Jacindamania -Just further evidence we want a king and not a servant leader

Eight weeks ago polls showed that just one in four people in New Zealand supported the Labour Party.  However, on election night that support had risen dramatically and Labour received over 36% of the popular vote, and now has a real chance with New Zealand First and the Greens of forming the next government.

What ‘s interesting about Labour’s sudden rise in fortunes is that apart from a change of leadership the policies of the party haven’t really changed - they are still concerned about the housing crisis, the quality of our waterways, mental health and people living in poverty.  So labour’s surge in support has been largely due to the popularity of its new leader Jacinda Arden, what the media has coined 'Jacindamania'.  So what is it that makes Jacinda so popular given this is the first time she has led a major party?

The political commentator Barry Sopher attributes it to the fact she is a great communicator, she is confident, she seems believable, and she has captured a mood for change.
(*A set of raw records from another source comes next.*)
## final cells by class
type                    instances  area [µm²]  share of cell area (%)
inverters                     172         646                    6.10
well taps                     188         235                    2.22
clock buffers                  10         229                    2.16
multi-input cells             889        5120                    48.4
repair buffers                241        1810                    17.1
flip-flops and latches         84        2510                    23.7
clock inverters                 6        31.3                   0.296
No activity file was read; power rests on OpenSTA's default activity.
And he says like the Canadian Prime Minister, Justin Trudeau she is stylish and young and resonates with millennials and young people.

The leader of the National Party, Bill English hasn’t been blind to the effect that the stylish and the relentlessly positive Jacinda has had on voters. During the election campaign he worked hard to make himself more personable, he was a lot more polished in the way he communicated, and he always looked for an opportunity to smile and connect with voters. 
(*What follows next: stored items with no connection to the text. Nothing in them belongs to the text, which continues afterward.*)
`config.mk`:
```
export PLATFORM = sky130hd
export DESIGN_NAME = tctd_usec
export DESIGN_NICKNAME = d
export VERILOG_FILES = /design/src/rtl/tctd_pkg.sv /design/src/rtl/tctd_usec.sv
export SDC_FILE = /design/constraint.sdc
export NUM_CORES = 2
export LEC_CHECK = 0
export ABC_CLOCK_PERIOD_IN_PS = 23400
export CORE_ASPECT_RATIO = 1.2
export CORE_MARGIN = 4
export CORE_UTILIZATION = 45
export DETAILED_ROUTE_END_ITERATION = 10
export DONT_BUFFER_PORTS = 1
export PLACE_DENSITY_LB_ADDON = 0.2
export SETUP_SLACK_MARGIN = 0.15
export SYNTH_ARGS = -nofsm -noshare
export SYNTH_HDL_FRONTEND = slang
export SYNTH_SLANG_ARGS = --single-unit
```
`constraint.sdc`:
```
create_clock -name clock -period 23.4 [get_ports clock]
set_input_delay 4.68 -clock clock [delete_from_list [all_inputs] [get_ports clock]]
set_output_delay 4.68 -clock clock [all_outputs]
set_load 0.01 [all_outputs]
```
`src/rtl/tctd_pkg.sv`:
```
// ----------------------------------------------------------------------------
// tctd_pkg
// shared types and constants of the time-of-day unit
// ----------------------------------------------------------------------------
package tctd_pkg;

   localparam int unsigned COUNT_W          = 64;
   localparam int unsigned SEC_W            = 63;
   localparam int unsigned USEC_W           = 20;
   localparam int unsigned HZ_W             = 30;
   localparam int unsigned QUOT_W           = 45;
   localparam int unsigned HALF_W           = 32;
   localparam int unsigned PROD_W           = COUNT_W + QUOT_W;
   localparam int unsigned USEC_SHIFT       = 30;
   localparam int unsigned USEC_PER_SEC     = 1000000;
   localparam int unsigned TICK_HZ_DEFAULT  = 24000000;

   typedef enum logic {
      CMD_READ = 1'b0,
      CMD_SET  = 1'b1
   } command_type;

   typedef struct packed {
      command_type         command;
      logic [COUNT_W-1:0]  counter_now;
      logic [SEC_W-1:0]    set_seconds;
      logic [USEC_W-1:0]   set_microseconds;
   } req_type;

   typedef struct packed {
      logic [SEC_W-1:0]    seconds;
      logic [USEC_W-1:0]   microseconds;
   } rsp_type;

   typedef struct packed {
      logic [COUNT_W-1:0]  elapsed;
      logic [SEC_W-1:0]    base_seconds;
      logic [USEC_W-1:0]   base_microseconds;
   } elapsed_type;

   typedef struct packed {
      logic [QUOT_W-1:0]   quotient;
      logic [HZ_W-1:0]     remainder;
      logic [SEC_W-1:0]    base_seconds;
      logic [USEC_W-1:0]   base_microseconds;
   } split_type;

   typedef struct packed {
      logic [QUOT_W-1:0]   quotient;
      logic [USEC_W-1:0]   sub_microseconds;
      logic [SEC_W-1:0]    base_seconds;
      logic [USEC_W-1:0]   base_microseconds;
   } sub_type;

endpackage

```
`src/rtl/tctd_usec.sv`:
```
// ----------------------------------------------------------------------------
// tctd_usec
// tick remainder to whole microseconds by reciprocal multiply and correction
// ----------------------------------------------------------------------------
module tctd_usec #(
   parameter int unsigned TICK_HZ = tctd_pkg::TICK_HZ_DEFAULT
) (
   input  logic                 clock,
   input  logic                 reset,
   input  logic                 in_valid,
   output logic                 in_ready,
   input  tctd_pkg::split_type  in_data,
   output logic                 out_valid,
   input  logic                 out_ready,
   output tctd_pkg::sub_type    out_data
);

   localparam int unsigned HZW = tctd_pkg::HZ_W;
   localparam int unsigned UW  = tctd_pkg::USEC_W;
   localparam int unsigned SH  = tctd_pkg::USEC_SHIFT;
   localparam int unsigned RW  = SH + 1;
   localparam int unsigned AW  = HZW + RW;
   localparam int unsigned NW  = HZW + UW + 1;
   localparam logic [63:0] UsecRecipFull =
      ((64'd1 << SH) * 64'(tctd_pkg::USEC_PER_SEC)) / 64'(TICK_HZ);
   localparam logic [RW-1:0]  UsecRecip = UsecRecipFull[RW-1:0];
   localparam logic [HZW-1:0] HzVal     = HZW'(TICK_HZ);

   // stage 1: estimate product and scaled remainder
   logic                 s1_valid_ff, s1_valid_in, s1_ready;
   logic [AW-1:0]        s1_est_ff;
   logic [NW-1:0]        s1_scaled_ff;
   tctd_pkg::split_type  s1_data_ff;
   // stage 2: back-multiply of the next microsecond
   logic                 s2_valid_ff, s2_valid_in, s2_ready;
   logic [UW-1:0]        s2_usec;
   logic [UW:0]          s2_usec_next;
   logic [UW-1:0]        s2_usec_ff;
   logic [NW-1:0]        s2_check_ff;
   logic [NW-1:0]        s2_scaled_ff;
   tctd_pkg::split_type  s2_data_ff;
   // stage 3: correction
   logic                 s3_valid_ff, s3_valid_in, s3_ready;
   tctd_pkg::sub_type    s3_data_in;
   tctd_pkg::sub_type    s3_data_ff;

   assign s3_ready = !s3_valid_ff || out_ready;
   assign s2_ready = !s2_valid_ff || s3_ready;
   assign s1_ready = !s1_valid_ff || s2_ready;
   assign in_ready = s1_ready;

   assign s1_valid_in = s1_ready ? in_valid    : s1_valid_ff;
   assign s2_valid_in = s2_ready ? s1_valid_ff : s2_valid_ff;
   assign s3_valid_in = s3_ready ? s2_valid_ff : s3_valid_ff;

   always_ff @(posedge clock) begin
      if (reset) begin
         s1_valid_ff <= 1'b0;
         s2_valid_ff <= 1'b0;
         s3_valid_ff <= 1'b0;
      end else begin
         s1_valid_ff <= s1_valid_in;
         s2_valid_ff <= s2_valid_in;
         s3_valid_ff <= s3_valid_in;
      end
   end

   always_comb begin
      s2_usec      = s1_est_ff[SH +: UW];
      s2_usec_next = (UW+1)'(s2_usec) + (UW+1)'(1);
      s3_data_in.quotient          = s2_data_ff.quotient;
      s3_data_in.sub_microseconds  = (s2_check_ff <= s2_scaled_ff)
                                   ? (s2_usec_ff + UW'(1)) : s2_usec_ff;
      s3_data_in.base_seconds      = s2_data_ff.base_seconds;
      s3_data_in.base_microseconds = s2_data_ff.base_microseconds;
   end

   always_ff @(posedge clock) begin
      if (in_valid && s1_ready) begin
         s1_est_ff    <= AW'(in_data.remainder) * AW'(UsecRecip);
         s1_scaled_ff <= NW'(in_data.remainder) * NW'(tctd_pkg::USEC_PER_SEC);
         s1_data_ff   <= in_data;
      end
      if (s1_valid_ff && s2_ready) begin
         s2_usec_ff   <= s2_usec;
         s2_check_ff  <= NW'(s2_usec_next) * NW'(HzVal);
         s2_scaled_ff <= s1_scaled_ff;
         s2_data_ff   <= s1_data_ff;
      end
      if (s2_valid_ff && s3_ready) begin
         s3_data_ff <= s3_data_in;
      end
   end

   assign out_valid = s3_valid_ff;
   assign out_data  = s3_data_ff;

endmodule

```
==> metrics.md <==
| Metric | Value |
|---|---|
| Status | `finished clean` |
| Post-synthesis register bit count | `572` |
| Setup repair bufs after CTS | `0` |
| Placement row count | `123` |
| Post-DP HPWL | `88500 um` |
| Global-route wire length before repair | `159000 um` |
| Post-Syn Instances | `3322` |
| RD Place Congestion | `0.952` |
| Synth warn | `0` |
| Port Buffer Count | `0` |
| Clock skew | `0.0138 ns` |
| Detail-routed via count per cell | `5.11` |
| Critical path class | `input pin to register` |
| Die X | `290 um` |
| Fill cell count | `8281` |
| TritonCTS Buffers | `48` |
| Tightest Hold Check Type | `register to register` |
| Syn Area/Cell | `12.9 sq um` |
| Number of global-route vias before repair | `25600` |
| Pre-antenna DRT Iters | `7` |
| Clk buf depth | `3` |
| Max Slew Vio Count | `0` |
| Critical Path RT | `23.72 ns` |
| 1st-iter DRT viols | `1294` |
| Synth-to-Final Area Change | `7.84%` |
| Post-CTS sizing | `0` |
| Core ar. | `94000 sq um` |
| Setup TNS | `0 ns` |
| Ys flop type | `edfxtp_1` |
| Register area share after synthesis | `40.0%` |
| Distinct cell type count of the synthesized netlist | `64` |
| Avg WL per Cell | `22.6 um` |
| Post-Syn Area | `42800 sq um` |
| Ranking of synthesized cells by area | `edfxtp_1 (40%), fa_1 (24%), ha_1 (16%)` |
| Area of the multi-input gates | `22500 sq um` |
| CP Launch Type | `input pin` |
| Initial Utilization | `45.5%` |
| Number of synthesized flops with an enable pin | `569` |
| Slew Limit Headroom | `27.5%` |
| Worst setup EP type | `register` |
| Final setup viols | `0` |
| Clk root buf | `clkbuf_16` |
| Worst slew pin tran | `1.09 ns` |
| Vias | `23700` |
| # IOs | `312` |
| Final hold violations | `0` |
| FMAX | `0.0949 GHz` |
| Share of the synthesized area in the top cell type | `39.9%` |
| Die Area | `100000 sq um` |
| Synth area leader | `edfxtp_1` |
| FF-to-FF path depth | `24` |
| Clk_lat worst skew | `0.59 ns` |
| Die Height | `346 um` |
| CTS Hold Bufs | `0` |
| # DRC | `0` |
| Net Count, Synth | `4548` |
| Minimum clock period | `10.53 ns` |
| Crit path max fanout | `7` |
| Max-cap violations | `0` |
| Grt total ovfl | `0` |
| Unrepaired setup endpoints after global routing | `no` |
| CTS tree | `built` |
| H-tree Lvls | `2` |
| All-Layer GR Usage | `21.1%` |
| Proportion of layout cells with a drive suffix above 1 | `3.30%` |
| Worst EP arrival | `10.86 ns` |
| Clock-pin slew on the worst setup and hold paths | `0.07 ns` |
| Register area | `17100 sq um` |
| Worst hold path depth | `0` |
| Most frequent cells in the layout | `inv_1 (829), edfxtp_1 (569), ha_1 (556)` |
| Largest net degree at the start of global routing | `85` |
| Leading cell type in the layout, fill and taps excluded | `inv_1` |
| Remaining antenna violation count | `0` |
| Tcrit/Tclk final | `45.0%` |
| Routed WL | `105000 um` |
| Async SR Flop Fraction | `0%` |
| Initial antenna violation count | `9` |
| Clock sinks | `572` |
| Nets@finish | `4583` |
-- area by class of cell --
class,count,share of cell area (%)
multi-input combinational,1892,48.7
clock inverter,39,1.18
antenna,4,0.0217
tap,1250,3.39
timing repair buffer,14,0.228
clock buffer,50,2.62
sequential,572,37.1
inverter,829,6.74
-- through the flow --
stage | cell area, sq um | util [%] | hold WS, ns | worst slack, ns | std cells
2_1_floorplan | 42800 | - | 0.400 | 0.975 | 3322
3_3_place_gp | 44400 | 47.2 | 0.400 | 12.29 | 4557
3_5_place_dp | 44400 | 47.2 | 0.405 | 12.24 | 4557
4_1_cts | 46200 | 49.1 | 0.403 | 12.87 | 4646
5_1_grt | 46200 | 49.1 | 0.410 | 12.69 | 4649
6_report | 46200 | 49.1 | 0.408 | 12.87 | 4650
-- worst max-delay path, cell delays in order --
cell       delay (ns)
inv_1            0.33
fa_1             0.54
fa_1             0.55
inv_1            0.07
fa_1             0.56
fa_1             0.46
ha_1             0.30
inv_1            0.05
fa_1             0.60
inv_1            0.07
ha_1             0.44
o211ai_1         0.14
a21oi_1          0.33
o22ai_1          0.22
a2111oi_0        0.40
buf_4            0.19
nor2_1           0.05
o41ai_1          0.50
a221oi_1         0.20
xnor2_1          0.16
-- cells in the mapped netlist, types with 5 or more instances --
master,n
nor2_1,54
and3_1,26
o21ai_1,8
xnor2_1,92
ha_1,556
clkbuf_1,26
nand3_1,38
fa_1,508
nand2b_1,12
nor3b_1,8
o21a_1,19
and2_1,8
a2111oi_0,5
a211oi_1,8
and4_1,7
o211ai_1,9
edfxtp_1,569
or2_2,7
nand2_1,71
a31oi_1,9
o21ai_0,49
a21o_1,70
o21bai_1,12
a21oi_1,117
nand4_1,32
nor4_1,5
xor2_1,73
nor3_1,17
inv_1,829
nor2b_1,14
-- flip-flops by register name, summed over array words and instances, names as in the netlist --
name	cells
s2_usec_ff	20
s1_valid_ff	1
out_valid	1
s2_valid_ff	1
s2_scaled_ff	44
out_data	148
s1_scaled_ff	44
s1_est_ff	20
s1_data_ff	128
s2_data_ff	128
s2_check_ff	37
-- worst paths after layout --
path / start / to / slack [ns]
setup reg to reg: s1_est_ff[35] / s2_check_ff[45] / 14.54
setup / recovery: in_data[94] / s1_scaled_ff[46] / 12.87
hold / removal: s1_data_ff[59] / s2_data_ff[59] / 0.41
hold reg to reg: s1_data_ff[59] / s2_data_ff[59] / 0.41
-- cells by family (layout without fill, tap and decap cells) --
family | after synthesis | after routing | share of synthesized area [%]
adder cells (fa/ha/maj) | 1064 | 1064 | 40.0
buffers and inverters | 858 | 932 | 7.53
flip-flops | 572 | 572 | 40.0
AO/OA/AOI/OAI | 353 | 353 | 5.32
AND/OR/NAND/NOR | 309 | 309 | 3.72
XOR/XNOR | 165 | 165 | 3.37
multiplexers | 1 | 1 | 0.0263
other | 0 | 4 | 0
-- routing by layer --
metal	routed length (um)	GRT usage (%)	share of wire, %	up-vias
li1	-	-	-	11100
met1	41600	26.1	40	11900
met2	54400	38.0	52	580
met3	5090	3.12	4.9	165
met4	3900	6.79	3.7	4
met5	23	0	0.022	-
Power is not shown: default switching activity piles up to over one toggle a cycle in this logic, so the estimate is an artifact.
So what does Jacindamania and a more polished Bill English say about New Zealand voters? It says a good many of us are more influenced by how a leader presents than what their party stands for.   This is borne out by what commentators have said about Labour’s former leader, Andrew Little.  The left-wing blogger Simon Wilson, for example, said he wanted to like the previous labour leader. Saying that he thought most of the policies he presided over were pretty good. He admired that he united a fractious caucus and never faltered in his desire to take on John Key. He admired that he was a politician of principles and was determined to reinforce the core values represented by unionism and would have made New Zealand a better place to live in if he had been prime minister. However, he said the problem was that Andrew Little, unlike Jacinda, didn’t present well and so wasn’t a winner. 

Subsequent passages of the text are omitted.